Oral melatonin administration modulates apoptosis-related gene expression and counteracts early fertilization decline in overripe rainbow trout (Oncorhynchus mykiss) eggs.

Overripening of ovulated oocytes, often resulting from spawning delays in aquaculture, is triggered by apoptosis and significantly compromises early fertilization in fish. Targeting apoptosis pathways offers a promising approach to enhance reproductive outcomes, particularly given the controversial role of melatonin in apoptosis regulation, this study assessed the impact of oral melatonin supplementation at doses of 0, 50, and 200 mg/kg of dry feed on the expression of key apoptosis-related genes (Bcl-2, p53, caspase-9) and fertilization percentages in rainbow trout (Oncorhynchus mykiss) oocytes at two post-ovulation time points: immediately post-ovulation (day 0) and after 7 days of post-ovulatory ageing (overripening). Gene expression was quantified using real-time PCR, and fertilization percentages were evaluated to determine reproductive outcomes. Melatonin treatment notably upregulated the anti-apoptotic gene Bcl-2 and downregulated the pro-apoptotic genes p53 and caspase-9. While no significant differences were detected between the 50 and 200 mg doses for p53 and caspase-9 expression, the 200 mg dose demonstrated a more pronounced effect on improving fertilization percentages in overripened oocytes. In contrast, fertilization percentages declined sharply in the control group during overripening.
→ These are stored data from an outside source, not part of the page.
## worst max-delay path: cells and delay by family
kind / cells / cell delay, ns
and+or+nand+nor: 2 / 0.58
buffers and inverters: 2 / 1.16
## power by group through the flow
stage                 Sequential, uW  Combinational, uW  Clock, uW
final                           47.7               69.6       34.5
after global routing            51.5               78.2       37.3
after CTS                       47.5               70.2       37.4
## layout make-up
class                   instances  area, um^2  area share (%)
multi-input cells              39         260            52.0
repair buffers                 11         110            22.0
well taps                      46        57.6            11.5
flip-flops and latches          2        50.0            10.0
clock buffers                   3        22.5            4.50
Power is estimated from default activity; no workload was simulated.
[design/flow/run.sh]
#!/bin/bash
# OpenROAD 26Q1-2900-gdf79404cd8, Yosys 0.63+post, stock flow scripts
make -C /OpenROAD-flow-scripts/flow DESIGN_CONFIG=/design/flow/config.mk WORK_HOME=/design/flow/orfs finish
[design/flow/config.mk]
export PLATFORM = sky130hd
export DESIGN_NAME = priority_encoder
export DESIGN_NICKNAME = priority_encoder
export VERILOG_FILES = /design/flow/design.v
export SDC_FILE = /design/flow/constraint.sdc
export NUM_CORES = 4
export LEC_CHECK = 1
export CORE_AREA = 10 10 70 70
export DIE_AREA = 0 0 80 80
[design/flow/constraint.sdc]
current_design priority_encoder

set clk_period 1.5
set clk_io_pct 0.2

create_clock -name clk0 -period $clk_period

set non_clock_inputs [all_inputs -no_clocks]
set_input_delay [expr $clk_period * $clk_io_pct] -clock clk0 $non_clock_inputs
set_output_delay [expr $clk_period * $clk_io_pct] -clock clk0 [all_outputs]
[design/flow/design.v]
module encoder #(
    parameter int NUM_WIRE = 16   
) (
    input logic [NUM_WIRE-1:0] wire_in,   
    output logic [$clog2(NUM_WIRE)-1:0] index_o,        
    output logic                        index_valid_o   
);
  logic [NUM_WIRE/2-1:0] index_or_red[$clog2(NUM_WIRE)];
  for (genvar j = 0; j < $clog2(NUM_WIRE); j++) begin : g_addr_or_red
    always_comb begin
      int k;
      index_or_red[j] = '0;   
      k = 0;
      for (int i = 0; i < NUM_WIRE; i++) begin
        if (!((i % (2 ** (j + 1))) < ((2 ** (j + 1)) / 2))) begin
          index_or_red[j][k] = wire_in[i];   
          k++;
        end
      end
    end
  end
  for (genvar i = 0; i < $clog2(NUM_WIRE); i++) begin : g_addr_o
    always_comb index_o[i] = |index_or_red[i];   
  end
  always_comb index_valid_o = |wire_in;
endmodule
module fixed_priority_arbiter #(
    parameter int NUM_REQ = 4   
) (
    input logic               allow_i,   
    input logic [NUM_REQ-1:0] req_i,     
    output logic [NUM_REQ-1:0] gnt_o   
);
  logic [NUM_REQ-1:0] req_found;   
  always_comb req_found[0] = req_i[0];   
  for (genvar i = 1; i < NUM_REQ; i++) begin : g_msb_req_found
    always_comb req_found[i] = req_found[i-1] | req_i[i];   
  end
  always_comb gnt_o[0] = req_i[0] & allow_i;   
  for (genvar i = 1; i < NUM_REQ; i++) begin : g_msb_gnt
    always_comb gnt_o[i] = req_i[i] & ~req_found[i-1] & allow_i;   
  end
endmodule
Both melatonin dosages significantly improved fertilization percentages compared to the control, with higher doses showing greater effectiveness. These results suggest that melatonin alleviates the detrimental effects of oocyte overripening by modulating apoptosis pathways and enhancing fertilization outcomes. Melatonin supplementation may be a practical approach in aquaculture to extend oocyte viability and improve reproductive performance in delayed spawning scenarios.